HARMONI STT

This is a module for transcribing the speech from audio files and audio streaming. You can run your STT in the harmoni_full container.

Usage

Local DeepSpeech STT

Using the DeepSpeech service: To set up the local STT service, first run sh harmoni_detectors/harmoni_stt/get_deepspeech_models.sh from the HARMONI directory in order to place the models in a parallel directory.
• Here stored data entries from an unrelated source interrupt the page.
File: src/atr_busy_timer.sv
// Busy timer: raises busy after a request and holds it until released or until the requested span runs out
`timescale 1ns/100ps
`default_nettype none
module atr_busy_timer #(
	parameter int CNT_W = 32
) (
	input wire logic clk_sys,
	input wire logic sys_rst,
	input wire logic clkEn,
	input wire logic start,
	input wire logic [CNT_W-1:0] holdCycles,
	input wire logic release_,
	output logic busy
);
	logic [CNT_W-1:0] remain;

	always_ff @(posedge clk_sys)
	begin
		if (sys_rst)
		begin
			busy <= 1'b0;
			remain <= '0;
		end
		else if (clkEn)
		begin
			if (start)
			begin
				busy <= 1'b1;
				remain <= holdCycles;
			end
			else if (release_ || (busy && remain == '0))
			begin
				busy <= 1'b0;
			end
			else if (busy)
			begin
				remain <= remain - 1'b1;
			end
		end
	end
endmodule
`default_nettype wire

File: src/atr_task_file.sv
// Task-file register block of an AT-attachment solid-state drive
// How it works
// - A transfer count of zero means 256 sectors, else that many.
// - At completion the count is zero on success, else sectors left.
// - In LBA mode start sector holds address bits 0-7, updated at completion.
// - Low track register holds cylinder low or address bits 8-15.
// - High track register holds cylinder high or address bits 16-23.
// - Unit/head bit 6 picks CHS (0) or LBA (1) addressing.
// - Respond as unit zero when bit 4 is 0; a 1 is ignored.
// - Low four unit/head bits give head or address bits 24-27.
// - Reading primary status while interrupt pending acknowledges it.
// - Other status bits are valid once busy clears; host ignores them meanwhile.
// - During busy, any command-block read except offset 0 returns status.
// - Busy rises within 400 ns of reset or soft reset, may last 31 s.
// - Busy rises within 400 ns of listed non-write commands.
// - Busy rises within 5 us after a host write data block.
// - On error ready, fault, seek flags freeze until status is read.
// - Writing a command code at offset 7 starts execution.
// - Alternate status mirrors status and never acknowledges interrupts.
// - Soft-reset bit 2 holds the device in reset until cleared.
// - Interrupt pin driven only if selected and enable-low bit 1 is 0.
// - Head readback gives inverted head in bits 5-2, bit 0 low if unit zero.
// - A new command aborts one in progress and starts itself.
`timescale 1ns/100ps
`default_nettype none
module atr_task_file #(
	parameter longint RESET_BUSY_CYCLES = atr_pkg::RESET_BUSY_CYC
) (
	input wire logic clk_sys,
	input wire logic sys_rst,
	input wire logic clkEn,
	input wire logic hostResetPin_n,
	input wire logic command_block_select_n,
	input wire logic control_block_select_n,
	input wire logic [2:0] regAddr,
	input wire logic readStrobe_n,
	input wire logic writeStrobe_n,
	input wire logic [7:0] dataIn,
	output logic [7:0] dataOut,
	output logic [7:0] dataOutEn_n,
	output logic intrqOut,
	output logic intrqOutEn_n,
	output logic [7:0] featureSelect,
	output logic [7:0] cmdCode,
	output logic cmdStart,
	output logic cmdAbort,
	output logic lbaMode,
	output logic [8:0] requestedSectors,
	output atr_pkg::atr_addr_s startAddr,
	output logic deviceInReset,
	output logic busy_flag,
	input wire logic dataBlockDone,
	input wire logic cmdDone,
	input wire logic cmdFailed,
	input wire logic raiseIrq,
	input wire logic resetDone,
	input wire atr_pkg::atr_addr_s doneAddr,
	input wire atr_pkg::atr_cond_s liveCond
);
	import atr_pkg::*;

	logic [2:0] syncCs1, syncCs3, syncRd, syncWr, syncRstPin;
	logic [2:0] addrMeta, addrSync;
	logic [7:0] dataMeta, dataSync;
	logic cs1, cs3, rdEdge, wrEdge, rstPinRise;
	logic [7:0] count, sector, trackLo, trackHi, unitHead, ctrl;
	logic irqPending, frozen;
	atr_cond_s heldCond, shownCond;
	logic [7:0] statusByte, next_dataOut, next_dataOutEn_n;
	logic srstPrev, resetStart, cmdStartBusy, writeBusy, timerStart;
	logic [31:0] holdCycles;
	logic unitZero, softReset, hostRst;

	// Pin inputs: two flops, then an edge-detect stage on the settled copy
	always_ff @(posedge clk_sys)
	begin
		if (sys_rst)
		begin
			syncCs1 <= 3'h7;
			syncCs3 <= 3'h7;
			syncRd <= 3'h7;
			syncWr <= 3'h7;
			syncRstPin <= 3'h7;
			addrMeta <= 3'h0;
			addrSync <= 3'h0;
			dataMeta <= 8'h00;
			dataSync <= 8'h00;
		end
		else if (clkEn)
		begin
			syncCs1 <= {syncCs1[1:0], command_block_select_n};
			syncCs3 <= {syncCs3[1:0], control_block_select_n};
			syncRd <= {syncRd[1:0], readStrobe_n};
			syncWr <= {syncWr[1:0], writeStrobe_n};
			syncRstPin <= {syncRstPin[1:0], hostResetPin_n};
			addrMeta <= regAddr;
			addrSync <= addrMeta;
			dataMeta <= dataIn;
			dataSync <= dataMeta;
		end
	end

	assign cs1 = !syncCs1[1];
	assign cs3 = !syncCs3[1];
	assign rdEdge = syncRd[2] && !syncRd[1];
	assign wrEdge = syncWr[2] && !syncWr[1];
	assign rstPinRise = !syncRstPin[2] && syncRstPin[1];
	assign hostRst = !syncRstPin[1];
	assign softReset = ctrl[POS_SOFT_RESET];
	assign unitZero = !unitHead[POS_UNIT_SEL];
	assign lbaMode = unitHead[POS_LBA_MODE];
	assign deviceInReset = hostRst || softReset;

	// Control block register
	always_ff @(posedge clk_sys)
	begin
		if (sys_rst || hostRst)
			ctrl <= RST_CTRL;
		else if (clkEn && wrEdge && cs3 && !cs1 && addrSync == OFS_CTRL)
			ctrl <= dataSync;
	end

	// Command block registers; host writes refused while busy
	always_ff @(posedge clk_sys)
	begin
		if (sys_rst || deviceInReset)
		begin
			featureSelect <= 8'h00;
			count <= RST_COUNT;
			sector <= RST_SECTOR;
			trackLo <= 8'h00;
			trackHi <= 8'h00;
			unitHead <= RST_UNIT_HEAD;
		end
		else if (clkEn)
		begin
			if (cmdDone)
			begin
				count <= doneAddr.count;
				sector <= doneAddr.sector;
				trackLo <= doneAddr.trackLo;
				trackHi <= doneAddr.trackHi;
				unitHead[3:0] <= doneAddr.head;
			end
			else if (wrEdge && cs1 && !cs3 && !busy_flag)
			begin
				unique case (addrSync)
					OFS_FEATURE: featureSelect <= dataSync;
					OFS_COUNT: count <= dataSync;
					OFS_SECTOR: sector <= dataSync;
					OFS_TRACK_LO: trackLo <= dataSync;
					OFS_TRACK_HI: trackHi <= dataSync;
					OFS_UNIT_HEAD: unitHead <= dataSync;
					default: ;
				endcase
			end
		end
	end

	assign requestedSectors = (count == 8'h00) ? FULL_COUNT : {1'b0, count};

	always_comb
	begin
		startAddr.count = count;
		startAddr.sector = sector;
		startAddr.trackLo = trackLo;
		startAddr.trackHi = trackHi;
		startAddr.head = unitHead[3:0];
	end

	// Command issue: a new code aborts whatever runs
	always_ff @(posedge clk_sys)
	begin
		if (sys_rst || deviceInReset)
		begin
			cmdCode <= 8'h00;
			cmdStart <= 1'b0;
			cmdAbort <= 1'b0;
		end
		else if (clkEn)
		begin
			cmdStart <= 1'b0;
			cmdAbort <= 1'b0;
			if (wrEdge && cs1 && !cs3 && addrSync == OFS_CMD_STAT && unitZero)
			begin
				cmdCode <= dataSync;
				cmdStart <= 1'b1;
				cmdAbort <= busy_flag;
			end
		end
	end

	// Busy sources
	always_ff @(posedge clk_sys)
	begin
		if (sys_rst)
			srstPrev <= 1'b0;
		else if (clkEn)
			srstPrev <= softReset;
	end

	assign resetStart = rstPinRise || (softReset && !srstPrev);
	assign cmdStartBusy = cmdStart && isFastBusyCmd(cmdCode);
	assign writeBusy = dataBlockDone;
	assign timerStart = resetStart || cmdStartBusy || writeBusy || (cmdStart && !isFastBusyCmd(cmdCode));
	assign holdCycles = resetStart ? 32'(RESET_BUSY_CYCLES) : 32'hFFFFFFFF;

	atr_busy_timer #(
		.CNT_W(32)
	) busyTimer (
		.clk_sys(clk_sys),
		.sys_rst(sys_rst),
		.clkEn(clkEn),
		.start(timerStart),
		.holdCycles(holdCycles),
		.release_((resetDone && !deviceInReset) || cmdDone),
		.busy(busy_flag)
	);

	// Interrupt pending: set wins over an acknowledge in the same cycle
	always_ff @(posedge clk_sys)
	begin
		if (sys_rst || deviceInReset)
			irqPending <= 1'b0;
		else if (clkEn)
		begin
			if (raiseIrq)
				irqPending <= 1'b1;
			else if (rdEdge && cs1 && !cs3 && addrSync == OFS_CMD_STAT)
				irqPending <= 1'b0;
		end
	end

	// Error freeze of ready, fault and seek flags
	always_ff @(posedge clk_sys)
	begin
		if (sys_rst || deviceInReset)
		begin
			frozen <= 1'b0;
			heldCond <= '0;
		end
		else if (clkEn)
		begin
			if (cmdDone && cmdFailed)
			begin
				frozen <= 1'b1;
				heldCond <= liveCond;
			end
			else if (rdEdge && cs1 && !cs3 && addrSync == OFS_CMD_STAT)
				frozen <= 1'b0;
			if (cmdDone)
				heldCond.err <= cmdFailed;
		end
	end

	always_comb
	begin
		shownCond = liveCond;
		shownCond.err = heldCond.err;
		if (frozen)
		begin
			shownCond.ready = heldCond.ready;
			shownCond.writeFault = heldCond.writeFault;
			shownCond.seekDone = heldCond.seekDone;
		end
		if (deviceInReset)
			shownCond.ready = 1'b0;
		statusByte = 8'h00;
		statusByte[POS_BUSY] = busy_flag;
		statusByte[POS_READY] = shownCond.ready && !busy_flag;
		statusByte[POS_WFAULT] = shownCond.writeFault && !busy_flag;
		statusByte[POS_SEEK] = shownCond.seekDone && !busy_flag;
		statusByte[POS_XFER_REQ] = shownCond.xferReq && !busy_flag;
		statusByte[POS_CORRECTED_ERROR_FLAG] = shownCond.corrected && !busy_flag;
		statusByte[POS_INDEX] = 1'b0;
		statusByte[POS_ERR] = shownCond.err && !busy_flag;
	end

	// Read data path
	always_comb
	begin
		next_dataOut = 8'h00;
		next_dataOutEn_n = 8'hFF;
		if (!syncRd[1] && cs1 && !cs3 && addrSync != 3'h0 && unitZero)
		begin
			next_dataOutEn_n = 8'h00;
			if (busy_flag)
				next_dataOut = statusByte;
			else
			begin
				unique case (addrSync)
					OFS_COUNT: next_dataOut = count;
					OFS_SECTOR: next_dataOut = sector;
					OFS_TRACK_LO: next_dataOut = trackLo;
					OFS_TRACK_HI: next_dataOut = trackHi;
					OFS_UNIT_HEAD: next_dataOut = unitHead;
					OFS_CMD_STAT: next_dataOut = statusByte;
					default: next_dataOut = 8'h00;
				endcase
			end
		end
		else if (!syncRd[1] && cs3 && !cs1 && addrSync == OFS_CTRL)
		begin
			next_dataOutEn_n = 8'h00;
			next_dataOut = statusByte;
		end
		else if (!syncRd[1] && cs3 && !cs1 && addrSync == OFS_HEAD_RB)
		begin
			next_dataOutEn_n = 8'h00;
			next_dataOutEn_n[POS_FLOAT_BIT] = 1'b1;
			next_dataOut = {2'b01, ~unitHead[3:0], 1'b1, !unitZero};
		end
	end

	always_ff @(posedge clk_sys)
	begin
		if (sys_rst)
		begin
			dataOut <= 8'h00;
			dataOutEn_n <= 8'hFF;
		end
		// Snapshot at the start of a read, held while the strobe stays low,
		// so an acknowledge or freeze release cannot change the byte mid-read
		else if (clkEn && (syncRd[1] || rdEdge))
		begin
			dataOut <= next_dataOut;
			dataOutEn_n <= next_dataOutEn_n;
		end
	end

	// Interrupt pin: tristated unless selected and enabled
	always_ff @(posedge clk_sys)
	begin
		if (sys_rst)
		begin
			intrqOut <= 1'b0;
			intrqOutEn_n <= 1'b1;
		end
		else if (clkEn)
		begin
			intrqOut <= irqPending;
			intrqOutEn_n <= !(unitZero && !ctrl[POS_INT_EN_N]);
		end
	end
endmodule
`default_nettype wire
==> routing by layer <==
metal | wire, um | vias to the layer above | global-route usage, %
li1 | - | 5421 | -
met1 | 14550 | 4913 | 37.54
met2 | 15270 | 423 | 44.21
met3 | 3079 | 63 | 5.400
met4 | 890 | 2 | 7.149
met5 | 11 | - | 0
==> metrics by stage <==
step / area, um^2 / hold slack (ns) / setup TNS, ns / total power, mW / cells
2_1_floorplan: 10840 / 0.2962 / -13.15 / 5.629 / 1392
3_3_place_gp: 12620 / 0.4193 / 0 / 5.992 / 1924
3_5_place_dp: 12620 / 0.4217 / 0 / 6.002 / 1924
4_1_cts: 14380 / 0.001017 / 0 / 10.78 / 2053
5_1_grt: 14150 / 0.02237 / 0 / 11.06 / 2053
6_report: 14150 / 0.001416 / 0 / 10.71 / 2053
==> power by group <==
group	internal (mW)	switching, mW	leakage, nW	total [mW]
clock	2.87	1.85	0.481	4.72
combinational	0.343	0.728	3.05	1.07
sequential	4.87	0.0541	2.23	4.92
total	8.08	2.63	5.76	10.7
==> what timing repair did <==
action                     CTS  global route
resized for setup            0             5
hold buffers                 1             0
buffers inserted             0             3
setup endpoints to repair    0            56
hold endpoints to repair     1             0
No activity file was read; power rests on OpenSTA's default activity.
$ cat src/tsmf_timer.sv
// down-counting interval timer with a done pulse
`timescale 1ns/10ps
module tsmf_timer #(
  parameter int W = 32
) (
  input  wire logic         core_clk,
  input  wire logic         reset_n,
  input  wire logic         start,
  input  wire logic [W-1:0] load,
  output logic              busy,
  output logic              done
);
  logic [W-1:0] cnt_ff;
  logic [W-1:0] nxt_cnt;
  logic         done_ff;
  logic         nxt_done;

  // reload on start, otherwise count down and pulse at one
  always_comb begin
    nxt_cnt  = cnt_ff;
    nxt_done = 1'b0;
    if (start) begin
      nxt_cnt = load;
    end else if (cnt_ff != '0) begin
      nxt_cnt = cnt_ff - W'(1);
      nxt_done = (cnt_ff == W'(1));
    end
  end

  always_ff @(posedge core_clk or negedge reset_n) begin
    if (!reset_n) begin
      cnt_ff  <= '0;
      done_ff <= 1'b0;
    end else begin
      cnt_ff  <= nxt_cnt;
      done_ff <= nxt_done;
    end
  end

  assign busy = (cnt_ff != '0);
  assign done = done_ff;
endmodule
===== src/rtl/cmp_route_if.sv =====
// Bundle between the control logic and the comparator input router.
`timescale 1ns/10ps
`default_nettype none
`include "cmp_defs.svh"
interface cmp_route_if;
  import cmp_pkg::*;
  cmp_mode_t              mode;     // Selected configuration.
  logic                   switch;   // Inverting input switch.
  level_bank_t            level;    // Synchronised pin levels.
  level_t                 vref;     // Synchronised reference level.
  logic [1:0]             result;   // Comparator outputs, bit 0 = first.
  logic [`CMP_PINS-1:0]   analog;   // Pins held as analog inputs.
  modport ctrl (output mode, output switch, output level, output vref,
                input result, input analog);
  modport router (input mode, input switch, input level, input vref,
                  output result, output analog);
endinterface
`default_nettype wire


===== src/rtl/cmp_router.sv =====
// Input routing and comparison for both comparators; the reset and off modes turn both off, the single mode the first.
`timescale 1ns/10ps
`default_nettype none
module cmp_router (
  cmp_route_if.router rif
);
  import cmp_pkg::*;

  // --------------------------------------------------------------------------
  // Pick the plus and minus levels per mode, then compare.
  // --------------------------------------------------------------------------
  // Equal levels give a low output; the real part is uncertain there anyway.
  always_comb begin
    level_t p1, m1, p2, m2;
    logic   on1, on2;
    p1 = rif.level[2];
    m1 = rif.level[0];
    p2 = rif.level[2];
    m2 = rif.level[1];
    on1 = 1'b1;
    on2 = 1'b1;
    rif.analog = 5'h0F;
    case (rif.mode)
      MODE_RESET: begin
        on1 = 1'b0;
        on2 = 1'b0;
      end
      MODE_THREE_IN: begin
        m1 = rif.switch ? rif.level[3] : rif.level[0];
      end
      MODE_FOUR_IN_VREF: begin
        p1 = rif.vref;
        p2 = rif.vref;
        m1 = rif.switch ? rif.level[3] : rif.level[0];
        m2 = rif.switch ? rif.level[2] : rif.level[1];
      end
      MODE_COMMON_REF: rif.analog = 5'h07;
      MODE_INDEPENDENT: p1 = rif.level[3];
      MODE_SINGLE: begin
        on1 = 1'b0;
        rif.analog = 5'h06;
      end
      MODE_PIN_OUT: rif.analog = 5'h07;
      MODE_OFF: begin
        on1 = 1'b0;
        on2 = 1'b0;
        rif.analog = 5'h00;
      end
      default: begin
        on1 = 1'b0;
        on2 = 1'b0;
      end
    endcase
    rif.result[0] = on1 && (p1 > m1);
    rif.result[1] = on2 && (p2 > m2);
  end
endmodule // cmp_router
`default_nettype wire


===== src/rtl/cmp_sync.sv =====
// Two-flop synchroniser for a bundle of pin inputs.
`timescale 1ns/10ps
`default_nettype none
module cmp_sync #(
  parameter int W = 1
) (
  input  wire logic         clk,
  input  wire logic         sys_rst,
  input  wire logic [W-1:0] async_in,
  output logic      [W-1:0] sync_out
);
  // --------------------------------------------------------------------------
  // One two-stage chain per bit; the first stage feeds only the second.
  // --------------------------------------------------------------------------
  for (genvar i = 0; i < W; i++) begin : g_bit
    logic meta_q;  // First stage, may go metastable.
    logic hold_q;  // Second stage, safe to use.
    always_ff @(posedge clk or posedge sys_rst) begin
      if (sys_rst) begin
        meta_q <= 1'b0;
        hold_q <= 1'b0;
      end else begin
        meta_q <= async_in[i];
        hold_q <= meta_q;
      end
    end
    assign sync_out[i] = hold_q;
  end
endmodule // cmp_sync
`default_nettype wire


===== src/rtl/dual_comparator_control.sv =====
// Register file, change detection, interrupt gating and pin muxing of the dual comparator.
`timescale 1ns/10ps
`default_nettype none
`include "cmp_defs.svh"
module dual_comparator_control (
  input  wire logic                       clk,
  input  wire logic                       sys_rst,
  input  wire logic [`CMP_ADDR_W-1:0]     reg_addr,
  input  wire logic                       reg_wr,
  input  wire logic                       reg_rd,
  input  wire logic [`CMP_DATA_W-1:0]     reg_wdata,
  output logic      [`CMP_DATA_W-1:0]     reg_rdata,
  input  wire cmp_pkg::level_bank_t       pin_level,
  input  wire cmp_pkg::level_t            vref_level,
  input  wire logic [`CMP_PINS-1:0]       pin_in,
  output logic      [`CMP_PINS-1:0]       pin_out,
  output logic      [`CMP_PINS-1:0]       pin_oe_n,
  output logic                            irq_req
);
  import cmp_pkg::*;

  // --------------------------------------------------------------------------
  // Input synchronisation
  // --------------------------------------------------------------------------
  // All pin levels, the reference and the digital pin inputs cross together.
  // Each level word is synchronised bit by bit, so a level that moves while
  // it is sampled may appear torn for one cycle and show as a brief glitch.
  // Sources are expected to move slowly against the core clock.
  localparam int SYNC_W = (`CMP_PINS + 1) * `CMP_LEVEL_W + `CMP_PINS;

  logic [SYNC_W-1:0]    sync_raw;   // Bundle before the synchroniser.
  logic [SYNC_W-1:0]    sync_val;   // Bundle after the synchroniser.
  level_bank_t          lvl_s;      // Synchronised pin levels.
  level_t               vref_s;     // Synchronised reference level.
  logic [`CMP_PINS-1:0] pin_in_s;   // Synchronised digital pin levels.

  assign sync_raw = {pin_level, vref_level, pin_in};
  assign {lvl_s, vref_s, pin_in_s} = sync_val;

  cmp_sync #(
    .W (SYNC_W)
  ) u_sync (
    .clk      (clk),
    .sys_rst  (sys_rst),
    .async_in (sync_raw),
    .sync_out (sync_val)
  );

  // --------------------------------------------------------------------------
  // Register state
  // --------------------------------------------------------------------------
  logic [`CMP_DATA_W-1:0] intctl_q, intctl_d;   // Interrupt control byte.
  logic [3:0]             cmpctl_q, cmpctl_d;   // Switch and mode field.
  logic [`CMP_PINS-1:0]   dir_q, dir_d;         // Port direction, 1 = input.
  logic [`CMP_PINS-1:0]   latch_q, latch_d;     // Port output latch.
  logic                   flag_q, flag_d;       // Change flag.
  logic                   enable_q, enable_d;   // Change interrupt enable.
  logic [1:0]             seen_q, seen_d;       // Results at last access.
  logic [`CMP_DATA_W-1:0] rdata_q, rdata_d;     // Read data register.
  logic [`CMP_PINS-1:0]   pout_q, pout_d;       // Pin output register.
  logic [`CMP_PINS-1:0]   poe_n_q, poe_n_d;     // Pin enable register.
  logic                   irq_q, irq_d;         // Interrupt request register.

  // --------------------------------------------------------------------------
  // Router connection
  // --------------------------------------------------------------------------
  cmp_route_if rif ();

  assign rif.mode   = cmp_mode_t'(cmpctl_q[2:0]);
  assign rif.switch = cmpctl_q[`BIT_INPUT_SWITCH];
  assign rif.level  = lvl_s;
  assign rif.vref   = vref_s;

  cmp_router u_router (
    .rif (rif)
  );

  // --------------------------------------------------------------------------
  // Access decode
  // --------------------------------------------------------------------------
  logic cmp_access; // Any read or write of the comparator control register.
  logic mismatch;   // Current results differ from the last-seen copy.
  logic flag_set;   // Hardware sets the change flag this cycle.

  assign cmp_access = (reg_wr || reg_rd) && (reg_addr == `OFS_COMPARATOR_CTRL);
  assign mismatch   = (rif.result != seen_q);
  // A change coinciding with a control read compares against the copy that is
  // being reloaded, so it is absorbed and no flag results.
  assign flag_set   = mismatch && !cmp_access;

  // --------------------------------------------------------------------------
  // Writable registers next state
  // --------------------------------------------------------------------------
  // Writes show one cycle after the strobe; result bits take no write.
  always_comb begin
    intctl_d = intctl_q;
    cmpctl_d = cmpctl_q;
    dir_d    = dir_q;
    latch_d  = latch_q;
    enable_d = enable_q;
    if (reg_wr) begin
      case (reg_addr)
        `OFS_INTERRUPT_CTRL:  intctl_d = reg_wdata;
        `OFS_COMPARATOR_CTRL: cmpctl_d = reg_wdata[3:0];
        `OFS_PORT_A_DIR:      dir_d = reg_wdata[`CMP_PINS-1:0];
        `OFS_PORT_A_DATA:     latch_d = reg_wdata[`CMP_PINS-1:0];
        `OFS_PERIPH_ENABLE:   enable_d = reg_wdata[`BIT_CHANGE_ENABLE];
        default:              intctl_d = intctl_q;
      endcase
    end
  end

  // Control state returns to mode 000 so every comparator pin is analog.
  always_ff @(posedge clk or posedge sys_rst) begin
    if (sys_rst) begin
      intctl_q <= `RST_INTERRUPT_CTRL;
      cmpctl_q <= `RST_COMPARATOR_CTRL;
      dir_q    <= `RST_PORT_A_DIR;
      latch_q  <= `RST_PORT_A_LATCH;
      enable_q <= 1'b0;
    end else begin
      intctl_q <= intctl_d;
      cmpctl_q <= cmpctl_d;
      dir_q    <= dir_d;
      latch_q  <= latch_d;
      enable_q <= enable_d;
    end
  end

  // --------------------------------------------------------------------------
  // Change detection and flag
  // --------------------------------------------------------------------------
  // The copy reloads on every control access, ending a standing mismatch.
  // Until then the mismatch keeps setting the flag, so a clear only sticks
  // once software has touched the control register first.
  always_comb begin
    seen_d = cmp_access ? rif.result : seen_q;
    flag_d = flag_q;
    // Writing one raises the flag as if a change had been seen.
    if (reg_wr && (reg_addr == `OFS_PERIPH_FLAG)) begin
      flag_d = reg_wdata[`BIT_CHANGE_FLAG];
    end
    if (flag_set) begin
      flag_d = 1'b1;
    end
  end

  always_ff @(posedge clk or posedge sys_rst) begin
    if (sys_rst) begin
      seen_q <= 2'h0;
      flag_q <= 1'b0;
    end else begin
      seen_q <= seen_d;
      flag_q <= flag_d;
    end
  end

  // --------------------------------------------------------------------------
  // Read data
  // --------------------------------------------------------------------------
  // Reads answer one cycle after the strobe; unmapped offsets return zero.
  // Port reads see the pins through the synchroniser, two cycles late, so a
  // latch write reads back on a driven pin only a few cycles afterwards.
  always_comb begin
    rdata_d = rdata_q;
    if (reg_rd) begin
      case (reg_addr)
        `OFS_INTERRUPT_CTRL:  rdata_d = intctl_q;
        `OFS_COMPARATOR_CTRL: rdata_d = {rif.result[1], rif.result[0],
                                         2'b00, cmpctl_q};
        `OFS_PORT_A_DIR:      rdata_d = {3'b000, dir_q};
        `OFS_PORT_A_DATA:     rdata_d = {3'b000, pin_in_s & ~rif.analog};
        `OFS_PERIPH_FLAG:     rdata_d = {1'b0, flag_q, 6'h00};
        `OFS_PERIPH_ENABLE:   rdata_d = {1'b0, enable_q, 6'h00};
        default:              rdata_d = 8'h00;
      endcase
    end
  end

  always_ff @(posedge clk or posedge sys_rst) begin
    if (sys_rst) begin
      rdata_q <= 8'h00;
    end else begin
      rdata_q <= rdata_d;
    end
  end

  // --------------------------------------------------------------------------
  // Pin drive and interrupt request
  // --------------------------------------------------------------------------
  // In the pin-output mode the results replace the latch on pins A3 and A4.
  // They pass one register here, the price of a glitch-free pin output.
  // Direction bits pass unchanged through a matching register to the enables, so a pin set as input is
  // never driven even while its output carries a result.
  always_comb begin
    pout_d  = latch_q;
    poe_n_d = dir_q;
    if (rif.mode == MODE_PIN_OUT) begin
      pout_d[3] = rif.result[0];
      pout_d[4] = rif.result[1];
    end
    irq_d = flag_q && enable_q && intctl_q[`BIT_PERIPH_IRQ_EN]
            && intctl_q[`BIT_GLOBAL_IRQ_EN];
  end

  always_ff @(posedge clk or posedge sys_rst) begin
    if (sys_rst) begin
      pout_q  <= `RST_PORT_A_LATCH;
      poe_n_q <= `RST_PORT_A_DIR;
      irq_q   <= 1'b0;
    end else begin
      pout_q  <= pout_d;
      poe_n_q <= poe_n_d;
      irq_q   <= irq_d;
    end
  end

  assign reg_rdata = rdata_q;
  assign pin_out   = pout_q;
  assign pin_oe_n  = poe_n_q;
  assign irq_req   = irq_q;
endmodule // dual_comparator_control
`default_nettype wire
The API for Local DeepSpeech STT has:

Request Name: ActionType: REQUEST
Body: None (the STT is already listening from the microphone)
Response:
- response (int): SUCCESS, or FAILURE
- message (str): text transcribed from the streaming audio or audio file

The local DeepSpeech speech-to-text service can be launched with roslaunch harmoni_stt stt_deepspeech_service.launch or roslaunch harmoni_stt stt_service.launch service_to_launch:=deepspeech. Transcriptions are only published by the DeepSpeech service when the client determines the text as final based on the t_wait parameter (the default is 0.5s).

Google STT

The API for Google STT has:

Request Name: ActionType: REQUEST
Body: None (the STT is already listening from the microphone)
Response:
- response (int): SUCCESS, or FAILURE
- message (str): text transcribed from the streaming audio or audio file

You can run the service with the following command: roslaunch harmoni_stt stt_google_service.launch

Parameters

Local DeepSpeech STT

Parameters input for the local STT service:

Parameters	Definition	Values
model_file_path	path of the local STT model	str; e.g., “$(find harmoni_models)/stt/deepspeech-0.9.3-models.pbmm”
scorer_path	path of the scorer for the deepspeech model	str; e.g., “$(find harmoni_models)/stt/deepspeech-0.9.3-models.scorer”
lm_alpha	parameters of the deepspeech model	int; 0.75
lm_beta	parameters of the deepspeech model	int; 1.85
beam_width	width of them beam	int; 700
t_wait	seconds to wait of silence before stoping transcribing	int; 3s
subscriber_id	id of the subscriber	e.g., “default”

Google STT

Parameters input for the Google STT service:

Parameters	Definition	Values
language_id	language of the audio file	str; “en-US”
sample_rate	sample rate of the audio file (it should match with the microphone one in case of streaming)	int; e.g., 48000, or 44100
audio_channel	number of audio channels	int; 1
max_duration	maximum duration of empty streaming (seconds)	int; 30
waiting_time	time of silence to wait after stopping the transcription (seconds)	int; 2
credential_path	path where private keys are mounted	str; “$(env HOME)/.gcp/private-keys.json/private-keys.json”
subscriber_id	id of the subscriber	e.g., “default”

Testing

Local DeepSpeech STT module can be tested using

rostest harmoni_stt deepspeech.test

Online Gooogle STT module can be tested using

rostest harmoni_stt google.test

## References
[Documentation](https://harmoni20.readthedocs.io/en/latest/packages/harmoni_stt.html)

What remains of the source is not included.